Percona-Lab / mongodb_consistent_backup

A tool for performing consistent backups of MongoDB Clusters or Replica Sets
https://www.percona.com
Apache License 2.0
276 stars 81 forks source link

New Bugfix Release #279

Closed corey-hammerton closed 5 years ago

corey-hammerton commented 5 years ago

Is there any ETA on the publishing of a new release? Either a big-fix or a minor version increase?

We are affected by #277, among others, and need to implement a fix. Please include an RPM for CentOS 7.

arturoera commented 5 years ago

We also have been affected with similar scenario as seen by @corey-hammerton, In our case we have sharded instances with up to 64 shards, and heavy write load on them which we think its causing the oplog tailing to simply die. I created a small patch to consistent_backup to add an additional couple of flags to be able to disable oplog tailing, (at mongodump). With this in place we have had a better success rate, but not 100%. The problem of course is that the backup is valid only from the point it started, because with no oplog we can't guarantee a consistent backup to the point the dump finished, which for our biggest instances it can take up to 16 hours. https://github.com/arturoera/mongodb_consistent_backup/commits/disable_mongodump_oplog

dbmurphy commented 5 years ago

Arturo,

Disabling the Oplog defeats the purpose of this tool and you will not have a consistent backup. Technically speaking the backup is not valid from the starting point as there are many mongos commands that can be run while the balancer is off that would cause issue with this process, also not all shard will hit the same shard key ranges at the same time so there is a change a manual moveChunk, shardCollection or other command will result in missing data.

In your case, you should replace mongodump completely with “createBackup” command. The challenge is this is a good deal of work in this tool as you need to run that command after preparing local folder to store the backup in, then you need to SCP/rsync the backups into the normal backup location. Maybe this works for your needs but it seem like this would be suboptimal for people using the flag not fully understanding the implication.

Cheers David

On Oct 2, 2018, at 9:03 PM, Arturo Ochoa notifications@github.com wrote:

We also have been affected with similar scenario as seen by @corey-hammerton https://github.com/corey-hammerton, In our case we have sharded instances with up to 64 shards, and heavy write load on them which we think its causing the oplog tailing to simply die. I created a small patch to consistent_backup to add an additional couple of flags to be able to disable oplog tailing, (at mongodump). With this in place we have had a better success rate, but not 100%. The problem of course is that the backup is valid only from the point it started, because with no oplog we can't guarantee a consistent backup to the point the dump finished, which for our biggest instances it can take up to 16 hours. https://github.com/arturoera/mongodb_consistent_backup/commits/disable_mongodump_oplog https://github.com/arturoera/mongodb_consistent_backup/commits/disable_mongodump_oplog — You are receiving this because you are subscribed to this thread. Reply to this email directly, view it on GitHub https://github.com/Percona-Lab/mongodb_consistent_backup/issues/279#issuecomment-426410883, or mute the thread https://github.com/notifications/unsubscribe-auth/ADtQPB8fuYW56qVQIzelinGpLhrslHPoks5ug8algaJpZM4XEFTz.
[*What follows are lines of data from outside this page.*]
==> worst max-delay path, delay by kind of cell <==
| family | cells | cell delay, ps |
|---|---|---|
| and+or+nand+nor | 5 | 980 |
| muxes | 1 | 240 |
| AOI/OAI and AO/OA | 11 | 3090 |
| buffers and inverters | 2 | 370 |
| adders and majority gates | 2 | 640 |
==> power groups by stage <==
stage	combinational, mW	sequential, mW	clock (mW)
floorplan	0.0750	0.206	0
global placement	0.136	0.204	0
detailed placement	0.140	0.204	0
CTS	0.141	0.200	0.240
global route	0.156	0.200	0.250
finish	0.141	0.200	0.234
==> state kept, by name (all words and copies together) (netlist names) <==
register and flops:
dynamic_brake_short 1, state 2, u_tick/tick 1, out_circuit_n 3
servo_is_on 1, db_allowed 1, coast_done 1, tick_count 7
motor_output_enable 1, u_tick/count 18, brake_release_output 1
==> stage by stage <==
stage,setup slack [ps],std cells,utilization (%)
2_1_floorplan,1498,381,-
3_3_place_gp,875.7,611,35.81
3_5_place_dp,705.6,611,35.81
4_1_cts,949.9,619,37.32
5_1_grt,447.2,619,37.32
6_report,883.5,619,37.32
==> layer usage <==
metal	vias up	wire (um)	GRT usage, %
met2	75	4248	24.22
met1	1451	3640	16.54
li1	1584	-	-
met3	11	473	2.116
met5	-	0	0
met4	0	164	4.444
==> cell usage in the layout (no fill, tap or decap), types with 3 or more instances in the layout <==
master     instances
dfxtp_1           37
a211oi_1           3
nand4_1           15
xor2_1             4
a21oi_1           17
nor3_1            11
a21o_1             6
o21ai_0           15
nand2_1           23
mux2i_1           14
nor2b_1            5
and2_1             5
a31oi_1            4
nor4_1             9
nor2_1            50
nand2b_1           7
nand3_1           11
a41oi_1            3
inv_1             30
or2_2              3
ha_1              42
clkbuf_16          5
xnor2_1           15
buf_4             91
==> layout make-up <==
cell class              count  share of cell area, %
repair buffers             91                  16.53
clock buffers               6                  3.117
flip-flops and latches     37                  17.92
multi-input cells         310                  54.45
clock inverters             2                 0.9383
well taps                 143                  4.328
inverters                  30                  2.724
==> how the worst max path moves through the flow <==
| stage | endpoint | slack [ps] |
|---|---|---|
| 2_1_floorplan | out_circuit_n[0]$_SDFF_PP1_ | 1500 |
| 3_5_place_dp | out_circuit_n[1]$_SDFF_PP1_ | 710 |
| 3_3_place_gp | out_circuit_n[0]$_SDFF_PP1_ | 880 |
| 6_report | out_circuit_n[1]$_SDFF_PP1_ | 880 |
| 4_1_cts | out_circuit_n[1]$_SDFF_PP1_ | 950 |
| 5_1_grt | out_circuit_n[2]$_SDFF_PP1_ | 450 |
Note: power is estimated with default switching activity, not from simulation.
$ cat config.mk
export PLATFORM = sky130hd
export DESIGN_NAME = ssm_monitor
export DESIGN_NICKNAME = d
export VERILOG_FILES = /design/src/ssm_pkg.sv /design/src/ssm_monitor.sv
export SDC_FILE = /design/constraint.sdc
export NUM_CORES = 1
export LEC_CHECK = 0
export ABC_AREA = 1
export BUFFER_PORTS_ARGS = -buffer_cell sky130_fd_sc_hd__buf_2
export CORE_UTILIZATION = 34
export DETAILED_ROUTE_END_ITERATION = 16
export PLACE_DENSITY = 0.56
export SETUP_SLACK_MARGIN = 0.3
export SYNTH_ARGS = -nofsm -noshare
export SYNTH_HDL_FRONTEND = slang
export SYNTH_SLANG_ARGS = --single-unit
$ cat constraint.sdc
create_clock -name CLK_I -period 6 [get_ports CLK_I]
set_input_delay 0.9 -clock CLK_I [delete_from_list [all_inputs] [get_ports CLK_I]]
set_output_delay 0.9 -clock CLK_I [all_outputs]
set_load 0.03 [all_outputs]
$ cat src/ssm_pkg.sv
// ==========================================================
// Speed sensor monitor constants
package ssm_pkg;
   // Operating clock and timebase
   localparam int CLK_MHZ = 250;
   localparam int MS_NS = 1000000;
   localparam int CLK_NS = 4;
   localparam int MS_CYCLES = MS_NS / CLK_NS;
   // Monitoring mode encodings
   localparam logic [1:0] MODE_OFF = 2'h0;
   localparam logic [1:0] MODE_ERROR = 2'h2;
   // Timeout range and reset value in milliseconds
   localparam logic [15:0] TMO_MAX_MS = 16'hfde8;
   localparam logic [15:0] TMO_DEF_MS = 16'h03e8;
   // Register indices
   localparam logic [3:0] REG_CTRL = 4'h0;
   localparam logic [3:0] REG_TMO_SIG = 4'h1;
   localparam logic [3:0] REG_TMO_TRK = 4'h2;
   localparam logic [3:0] REG_TMO_DIR = 4'h3;
   localparam logic [3:0] REG_TMO_BLK = 4'h4;
   localparam logic [3:0] REG_STATUS = 4'h5;
   localparam logic [3:0] REG_CLEAR = 4'h6;
   localparam logic [3:0] REG_ENABLE = 4'h7;
   localparam logic [3:0] REG_FCODE = 4'h8;
   // Status bit positions
   localparam int ST_SIG = 0;
   localparam int ST_TRK = 1;
   localparam int ST_DIR = 2;
   localparam int ST_BLK = 3;
   // Fault codes, decimal value of the displayed number
   localparam logic [15:0] FC_SENSOR = 16'h0596;
   localparam logic [15:0] FC_DIRECTION = 16'h0598;
   localparam logic [15:0] FC_BLOCKED = 16'h059e;
   localparam logic [15:0] FC_NONE = 16'h0000;
   // Quarter revolution in quadrature counts
   localparam logic [15:0] QUARTER_DEF = 16'h0100;
endpackage

$ cat src/ssm_monitor.sv
`timescale 1ns/1ps
// ==========================================================
// Summary of operation
// - Mode zero disables all checks and faults
// - Mode two reports any timed-out enabled check
// - Track checked always, marks with expansion module
// - Armed only with release and start
// - Fault only after uninterrupted full timeout
// - Persisting faulty signal while released trips drive
// - Zero timeout disables only that check
// - Timeouts 0 to 65000 ms, default 1000
// - Zero speed with nonzero controller output gives sensor fault
// - Bad quadrature sequence gives sensor fault
// - Sign mismatch gives direction fault
// - Quarter turn toward reference clears direction check
// - Zero speed at current limit gives blocked
module ssm_monitor
   import ssm_pkg::*;
#(
   parameter int MS_CYC = MS_CYCLES,
   parameter logic [15:0] QUARTER_COUNTS = QUARTER_DEF
) (
   // Clock and reset
   input wire logic CLK_I,
   input wire logic RESET_I,
   // Register port
   input wire logic [3:0] ADDR_I,
   input wire logic [31:0] WDATA_I,
   input wire logic WR_I,
   input wire logic RD_I,
   output logic [31:0] RDATA_O,
   // Encoder tracks and feedback expansion module
   input wire logic TRACK_A_I,
   input wire logic TRACK_B_I,
   input wire logic EXP_PRESENT_I,
   input wire logic MARK_FAULT_I,
   // Drive state
   input wire logic signed [15:0] SPEED_REF_I,
   input wire logic signed [15:0] SPEED_ACT_I,
   input wire logic signed [15:0] CTRL_OUT_I,
   input wire logic CURR_LIMIT_I,
   input wire logic RELEASE_I,
   input wire logic START_I,
   input wire logic FAULT_ACK_I,
   // Fault outputs
   output logic TRIP_O,
   output logic [15:0] FAULT_CODE_O,
   output logic IRQ_O
);

   // =======================================================
   // Register file
   logic [1:0] mode_r, mode_nxt;
   logic [15:0] tmo_r [4];
   logic [15:0] tmo_nxt [4];
   logic [3:0] stat_r, stat_nxt;
   logic [3:0] en_r, en_nxt;
   logic [31:0] rdata_r, rdata_nxt;
   logic [3:0] trip_ev;
   logic [15:0] fcode_r, fcode_nxt;
   logic trip_r, trip_nxt;
   logic irq_r, irq_nxt;

   function automatic logic [15:0] clip_tmo(input logic [31:0] v);
      if (v[31:16] != 16'h0000 || v[15:0] > TMO_MAX_MS) begin
         clip_tmo = TMO_MAX_MS;
      end else begin
         clip_tmo = v[15:0];
      end
   endfunction

   always_comb begin
      mode_nxt = mode_r;
      en_nxt = en_r;
      rdata_nxt = 32'h0000_0000;
      for (int i = 0; i < 4; i++) begin
         tmo_nxt[i] = tmo_r[i];
      end
      stat_nxt = stat_r;
      if (WR_I) begin
         case (ADDR_I)
            REG_CTRL: mode_nxt = WDATA_I[1:0];
            REG_TMO_SIG: tmo_nxt[0] = clip_tmo(WDATA_I);
            REG_TMO_TRK: tmo_nxt[1] = clip_tmo(WDATA_I);
            REG_TMO_DIR: tmo_nxt[2] = clip_tmo(WDATA_I);
            REG_TMO_BLK: tmo_nxt[3] = clip_tmo(WDATA_I);
            REG_CLEAR: stat_nxt = stat_r & ~WDATA_I[3:0];
            REG_ENABLE: en_nxt = WDATA_I[3:0];
            default: ;
         endcase
      end
      stat_nxt = stat_nxt | trip_ev;
      if (RD_I) begin
         case (ADDR_I)
            REG_CTRL: rdata_nxt = {30'h0, mode_r};
            REG_TMO_SIG: rdata_nxt = {16'h0, tmo_r[0]};
            REG_TMO_TRK: rdata_nxt = {16'h0, tmo_r[1]};
            REG_TMO_DIR: rdata_nxt = {16'h0, tmo_r[2]};
            REG_TMO_BLK: rdata_nxt = {16'h0, tmo_r[3]};
            REG_STATUS: rdata_nxt = {28'h0, stat_r};
            REG_ENABLE: rdata_nxt = {28'h0, en_r};
            REG_FCODE: rdata_nxt = {15'h0, trip_r, fcode_r};
            default: rdata_nxt = 32'h0000_0000;
         endcase
      end
      irq_nxt = |(stat_nxt & en_nxt);
   end

   always_ff @(posedge CLK_I) begin
      if (RESET_I) begin
         mode_r <= MODE_ERROR;
         en_r <= 4'h0;
         stat_r <= 4'h0;
         rdata_r <= 32'h0000_0000;
         irq_r <= 1'b0;
         for (int i = 0; i < 4; i++) begin
            tmo_r[i] <= TMO_DEF_MS;
         end
      end else begin
         mode_r <= mode_nxt;
         en_r <= en_nxt;
         stat_r <= stat_nxt;
         rdata_r <= rdata_nxt;
         irq_r <= irq_nxt;
         for (int i = 0; i < 4; i++) begin
            tmo_r[i] <= tmo_nxt[i];
         end
      end
   end

   // =======================================================
   // Quadrature sequence and position tracking
   logic [1:0] ab_r, ab_nxt;
   logic seq_bad;
   logic step_fwd, step_rev;
   logic [15:0] pos_r, pos_nxt;
   logic dir_reset;
   logic armed;
   logic [3:0] cond;

   always_comb begin
      ab_nxt = {TRACK_A_I, TRACK_B_I};
      step_fwd = (ab_r ^ ab_nxt) != 2'b00 && (ab_r[1] ^ ab_nxt[0]);
      step_rev = (ab_r ^ ab_nxt) != 2'b00 && !(ab_r[1] ^ ab_nxt[0]);
      seq_bad = (ab_r ^ ab_nxt) == 2'b11;
      pos_nxt = pos_r;
      dir_reset = 1'b0;
      if (!cond[ST_DIR]) begin
         pos_nxt = 16'h0000;
      end else if ((step_fwd && !SPEED_REF_I[15]) ||
                   (step_rev && SPEED_REF_I[15])) begin
         pos_nxt = pos_r + 16'h0001;
      end
      if (pos_nxt >= QUARTER_COUNTS) begin
         dir_reset = 1'b1;
         pos_nxt = 16'h0000;
      end
   end

   always_ff @(posedge CLK_I) begin
      if (RESET_I) begin
         ab_r <= 2'b00;
         pos_r <= 16'h0000;
      end else begin
         ab_r <= ab_nxt;
         pos_r <= pos_nxt;
      end
   end

   // =======================================================
   // Fault conditions
   always_comb begin
      armed = RELEASE_I && START_I && mode_r == MODE_ERROR;
      cond[ST_SIG] = SPEED_ACT_I == 16'sh0000 &&
                     CTRL_OUT_I != 16'sh0000;
      cond[ST_TRK] = seq_bad || (EXP_PRESENT_I && MARK_FAULT_I);
      cond[ST_DIR] = SPEED_REF_I != 16'sh0000 &&
                     SPEED_ACT_I != 16'sh0000 &&
                     (SPEED_REF_I[15] != SPEED_ACT_I[15]);
      cond[ST_BLK] = SPEED_ACT_I == 16'sh0000 && CURR_LIMIT_I;
   end

   // =======================================================
   // Millisecond timers, one per check
   logic [31:0] pre_r [4];
   logic [31:0] pre_nxt [4];
   logic [15:0] ms_r [4];
   logic [15:0] ms_nxt [4];
   logic [3:0] track_hold_r, track_hold_nxt;

   genvar g;
   generate
      for (g = 0; g < 4; g++) begin : g_chk
         logic live;
         always_comb begin
            live = g == ST_TRK ? (cond[g] || track_hold_r[g]) : cond[g];
            pre_nxt[g] = 32'h0;
            ms_nxt[g] = 16'h0;
            trip_ev[g] = 1'b0;
            if (armed && tmo_r[g] != 16'h0 && live &&
                !(g == ST_DIR && dir_reset)) begin
               pre_nxt[g] = pre_r[g] + 32'h1;
               ms_nxt[g] = ms_r[g];
               if (pre_r[g] == 32'(MS_CYC - 1)) begin
                  pre_nxt[g] = 32'h0;
                  ms_nxt[g] = ms_r[g] + 16'h1;
               end
               if (ms_nxt[g] >= tmo_r[g]) begin
                  trip_ev[g] = 1'b1;
                  ms_nxt[g] = tmo_r[g];
               end
            end
         end
         always_ff @(posedge CLK_I) begin
            if (RESET_I) begin
               pre_r[g] <= 32'h0;
               ms_r[g] <= 16'h0;
            end else begin
               pre_r[g] <= pre_nxt[g];
               ms_r[g] <= ms_nxt[g];
            end
         end
      end
   endgenerate

   // Track error stays pending until a clean valid step is seen
   always_comb begin
      track_hold_nxt = 4'h0;
      track_hold_nxt[ST_TRK] = seq_bad ||
         (track_hold_r[ST_TRK] && !(step_fwd || step_rev));
   end

   // =======================================================
   // Latched switch-off and fault code
   always_comb begin
      trip_nxt = trip_r;
      fcode_nxt = fcode_r;
      if (FAULT_ACK_I) begin
         trip_nxt = 1'b0;
         fcode_nxt = FC_NONE;
      end
      if ((!trip_r || FAULT_ACK_I) && |trip_ev) begin
         trip_nxt = 1'b1;
         if (trip_ev[ST_SIG] || trip_ev[ST_TRK]) begin
            fcode_nxt = FC_SENSOR;
         end else if (trip_ev[ST_DIR]) begin
            fcode_nxt = FC_DIRECTION;
         end else begin
            fcode_nxt = FC_BLOCKED;
         end
      end
   end

   always_ff @(posedge CLK_I) begin
      if (RESET_I) begin
         trip_r <= 1'b0;
         fcode_r <= FC_NONE;
         track_hold_r <= 4'h0;
      end else begin
         trip_r <= trip_nxt;
         fcode_r <= fcode_nxt;
         track_hold_r <= track_hold_nxt;
      end
   end

   assign RDATA_O = rdata_r;
   assign TRIP_O = trip_r;
   assign FAULT_CODE_O = fcode_r;
   assign IRQ_O = irq_r;

   // =======================================================
   // Assertions
   a_mode_off_quiet: assert property (
      @(posedge CLK_I) disable iff (RESET_I)
      mode_r == MODE_OFF && !trip_r |=> !trip_r)
      else $error("trip while monitoring off");
   a_disarm_clears: assert property (
      @(posedge CLK_I) disable iff (RESET_I)
      !(RELEASE_I && START_I) |=> ms_r[0] == 16'h0 && pre_r[0] == 32'h0)
      else $error("timer runs while not armed");
   a_zero_tmo_off: assert property (
      @(posedge CLK_I) disable iff (RESET_I)
      tmo_r[ST_BLK] == 16'h0 |-> !trip_ev[ST_BLK])
      else $error("disabled check fired");
   a_trip_latched: assert property (
      @(posedge CLK_I) disable iff (RESET_I)
      trip_r && !FAULT_ACK_I |=> trip_r && fcode_r == $past(fcode_r))
      else $error("fault lost without acknowledge");
   a_event_trips: assert property (
      @(posedge CLK_I) disable iff (RESET_I)
      |trip_ev && (!trip_r || FAULT_ACK_I) |=> trip_r)
      else $error("event did not trip");
   a_code_dir: assert property (
      @(posedge CLK_I) disable iff (RESET_I)
      !trip_r && trip_ev == 4'b0100 |=> fcode_r == FC_DIRECTION)
      else $error("wrong direction code");
   a_code_blk: assert property (
      @(posedge CLK_I) disable iff (RESET_I)
      !trip_r && trip_ev == 4'b1000 |=> fcode_r == FC_BLOCKED)
      else $error("wrong blocked code");
   a_ms_restart: assert property (
      @(posedge CLK_I) disable iff (RESET_I)
      !cond[ST_SIG] |=> ms_r[ST_SIG] == 16'h0)
      else $error("timer not restarted");
   a_tmo_range: assert property (
      @(posedge CLK_I) disable iff (RESET_I)
      tmo_r[1] <= TMO_MAX_MS)
      else $error("timeout beyond range");
endmodule

==> flow_summary.toml <==
[outcome]
status = "finished, final reports clean"

[cells_and_area]
diodes = 0
layout-drive-gt1-share_pct = 9.25
fill_cells = 5360
synthToLayoutAreaGrowth_pct = 14.0
final_nets = 2845

[critical_path]
path_cells = "ha_1, nand2_1, nor2_1, inv_1, nor2_1, inv_1, nor2_1, nand3b_1, nor2_1, nand4_1, xor2_1, inv_1, ha_1, nand4_1, nor3_1, nand3_1, nand3_1, inv_1, o21ai_0, a21oi_1"
crit_path_max_fanout = 20
cp_top_family = "simple AND/OR/NAND/NOR gates"
arrival_ns = 4.64
max_stage_delay_ns = 0.37
crit_type = "reg -> reg"
path_buf_inv = 4
end_kind = "register"
crit_path_start_kind = "register"
required_ns = 6.41
critPathSlowestCell = "dfxtp_1"

[synthesis]
post-synth-top-area-fraction_pct = 34.9
ys_warn_count = 0
syn-cell-area_mm2 = 0.0176
synth_area_leaders = "dfxtp_1 (35%), inv_1 (8.9%), nand2_1 (8.7%), a21oi_1 (6.1%), nor2_1 (5.9%)"
synth_cells = 2562
yosys.cell_types.count = 54
yosysTopAreaCell = "dfxtp_1"
async_flop_share_pct = 0
synth.avg_cell_area_um2 = 6.85
synth_edf_count = 0
ys.flop_type = "dfxtp_1"
synth_seq_cells = 306
ys_seq_area_share_pct = 34.9

[power]
leakagePower_uw = 0.00847
ir_drop_mv = 0.200
clkPwrFrac_pct = 51.0
p_int_uw = 3560
p_seq_share_pct = 44.4
p_sw_share_pct = 23.4
power.density_mw_per_mm2 = 232
p_switching_uw = 1090
combPwrFrac_pct = 4.6

[placed_design]
io_buffer_count = 121
gp_congestion = 0.901
hpwl_mm = 37.5

[global_route]
antenna_found_initial = 0
grt_pass1_vias = 15900
grt_max_degree = 60
grt_pass1_wl_mm = 79.6
grt-ovfl-total = 0
track_usage_pct = 18.4

[job]
maxCapViolations = 0

[floorplanning]
core-area_mm2 = 0.0506
die_x_um = 229
die_h_um = 229
initial_core_util_pct = 34.7
io_pins = 146
dieArea_mm2 = 0.0526
rows = 82

[cts]
cts-buffers-inserted = 39
root_buffer = "clkbuf_16"
clkLatencyLatePin_ns = 0.56
cts_htree_levels = 2
path_clk_slew_ns = 0.05
clockBufferDepth = 3
ctsResizeCount = 0
cts_tree = "yes"
cts_num_sinks = 306
cts_hold_buf = 0
cts_setup_buffers = 0

[timing]
min_period_ns = 4.23
max_clock_freq_mhz = 236
finalClockSkew_ns = 0.0213
worst_pin_slew_ns = 0.854
finalSetupViolCount = 0
final-hold-violation-count = 0
tns_ns = 0
hold_ws_ns = 0.443
slew_headroom_pct = 42.9
slew_viol_final = 0
fin_crit_sh_pct = 70.5
rsz0062_at_grt = "false"

[drt]
drtIter0Drc = 1152
vias = 16700
first_pass_iters = 5
drtAntennaViolNets = 0
drc = 0
wl_per_cell_um = 14.4
avgViaCountPerCell = 4.96
wl_mm = 48.6

[worst_hold_path]
hold_class = "reg -> reg"
state kept, by name (all words and copies together) (netlist names):
register      count
stat_r            4
RDATA_O          17
IRQ_O             1
pre_r           128
tmo_r            64
track_hold_r      1
en_r              4
pos_r            16
mode_r            2
ab_r              2
ms_r             64
FAULT_CODE_O      3
power by group through the flow:
| stage | Combinational, uW | Clock [uW] | Sequential, uW |
|---|---|---|---|
| detailed placement | 210 | 0 | 2110 |
| CTS | 210 | 2440 | 2060 |
| floorplan | 143 | 0 | 2100 |
| global placement | 207 | 0 | 2110 |
| global route | 235 | 2530 | 2060 |
| finish | 211 | 2370 | 2060 |
cell type report:
type,instances,area (um2),area share [%]
clock inverter,9,98.8,0.494
timing repair buffer,130,673,3.36
clock buffer,60,1190,5.93
inverter,430,1620,8.08
multi-input combinational,1769,9470,47.3
sequential,306,6130,30.6
tap,672,841,4.20
path summary, 6_finish.rpt:
kind,from,to,slack (ns),depth (start not counted)
hold / removal,pre_r[0][0]$_SDFF_PP0_,pre_r[0][0]$_SDFF_PP0_,0.44,1
hold reg to reg,pre_r[0][0]$_SDFF_PP0_,pre_r[0][0]$_SDFF_PP0_,0.44,1
setup reg to reg,pre_r[3][0]$_SDFF_PP0_,ms_r[3][15]$_SDFF_PP0_,1.77,20
setup / recovery,pre_r[3][0]$_SDFF_PP0_,ms_r[3][15]$_SDFF_PP0_,1.77,20
metal layers:
layer  up-vias  track usage (%)  share of wire, %
li1       8643                -                 -
met4         0             5.40               2.4
met3        73             3.61               6.2
met1      7641             24.7                47
met2       374             29.5                44
met5         -                0                 0
cell usage after synthesis, types with 4 or more instances:
cell type / number
a211oi_1: 21
a21oi_1: 215
a221oi_1: 12
a31oi_1: 10
and2_1: 4
buf_1: 7
buf_4: 29
clkbuf_1: 48
clkinv_1: 5
dfxtp_1: 306
ha_1: 73
inv_1: 417
inv_2: 7
nand2_1: 406
nand3_1: 98
nand3_2: 6
nand3b_1: 6
nand4_1: 83
nor2_1: 277
nor2_2: 12
nor2_4: 4
nor3_1: 84
nor3_2: 7
nor3b_1: 18
nor4_1: 56
o211ai_1: 5
o21a_1: 6
o21ai_0: 194
o22ai_1: 18
o31ai_1: 4
or2_2: 12
xnor2_1: 9
xor2_1: 72
per-stage QoR:
step	total power, uW	setup slack (ns)	std cells	instance area, um2	util [%]
floorplan	2250	2.71	2593	17700	-
global placement	2310	1.76	3307	18700	37.0
detailed placement	2320	1.78	3307	18700	37.0
finish	4640	1.77	3376	20000	39.6
global route	4830	1.25	3376	20000	39.6
CTS	4710	1.73	3376	20000	39.6
cell families after synthesis:
group	Yosys count	share of synthesized area (%)
compound gates	494	15.3
xor+xnor	81	4.04
fa+ha+maj	73	5.20
buf+inv	518	11.8
flops	306	34.9
mux	1	0.0570
other cells	1	0.0214
simple gates	1088	28.7
placed cells by master, fill, tap and decap left out, types with 3 or more instances in the layout:
master     Yosys  layout
nand3_1       98      98
inv_1        417     417
clkinv_1       5       5
inv_2          7       7
xor2_1        72      72
buf_4         29       9
nor3_1        84      84
clkinv_2       0       6
nor2_2        12      12
o31ai_1        4       4
conb_1         1      32
clkbuf_16      0      41
o21a_1         6       6
nand3_2        6       6
or2_2         12      12
clkbuf_8       0       9
nand3b_1       6       6
and3_1         3       3
and2_1         4       4
buf_2          1     121
nand2_2        3       3
dfxtp_1      306     306
o21ai_0      194     194
o211ai_1       5       5
a221oi_1      12      12
ha_1          73      73
nor4_1        56      56
o22ai_1       18      18
nor2_4         4       4
nand2_1      406     406
a31oi_1       10      10
nand4_1       83      83
nor3_2         7       7
nor2_1       277     277
xnor2_1        9       9
a211oi_1      21      21
a21oi_1      215     215
clkbuf_1      48      10
nor3b_1       18      18
Note: power is estimated with default switching activity, not from simulation.
**config.mk**
```make
export PLATFORM = sky130hd
export DESIGN_NAME = bps_monitor
export DESIGN_NICKNAME = d
export VERILOG_FILES = /design/src/bps_pkg.sv /design/src/bps_monitor.sv
export SDC_FILE = /design/constraint.sdc
export NUM_CORES = 1
export LEC_CHECK = 0
export BUFFER_PORTS_ARGS = -buffer_cell sky130_fd_sc_hd__buf_2
export CAP_MARGIN = 10
export CORE_MARGIN = 4
export CORE_UTILIZATION = 49
export CTS_CLUSTER_DIAMETER = 60
export DETAILED_ROUTE_END_ITERATION = 16
export HOLD_SLACK_MARGIN = 0.08
export PLACE_DENSITY = 0.87
export SYNTH_ARGS = -nofsm -noshare
export SYNTH_HDL_FRONTEND = slang
export SYNTH_SLANG_ARGS = --single-unit
```
**constraint.sdc**
```tcl
create_clock -name clk_sys -period 1.9 [get_ports clk_sys]
set_clock_uncertainty 0.1 [all_clocks]
set_input_delay 0.38 -clock clk_sys [delete_from_list [all_inputs] [get_ports clk_sys]]
set_output_delay 0.38 -clock clk_sys [all_outputs]
set_load 0.01 [all_outputs]
```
corey-hammerton commented 5 years ago

I built an interim RPM in-house using the same process as in the Makefile into our setup with the new code. Unfortunately the updates to the threads have no effect on stuck processes after oplog resolver completion. Will update #277 with the relevant information.

timvaillancourt commented 5 years ago

Hi @corey-hammerton, I've cut a new 1.4.0 release here: https://github.com/Percona-Lab/mongodb_consistent_backup/releases/tag/1.4.0.

There are some PIP/PEX-related build issues with the debian8 binary, so it has been excluded for now.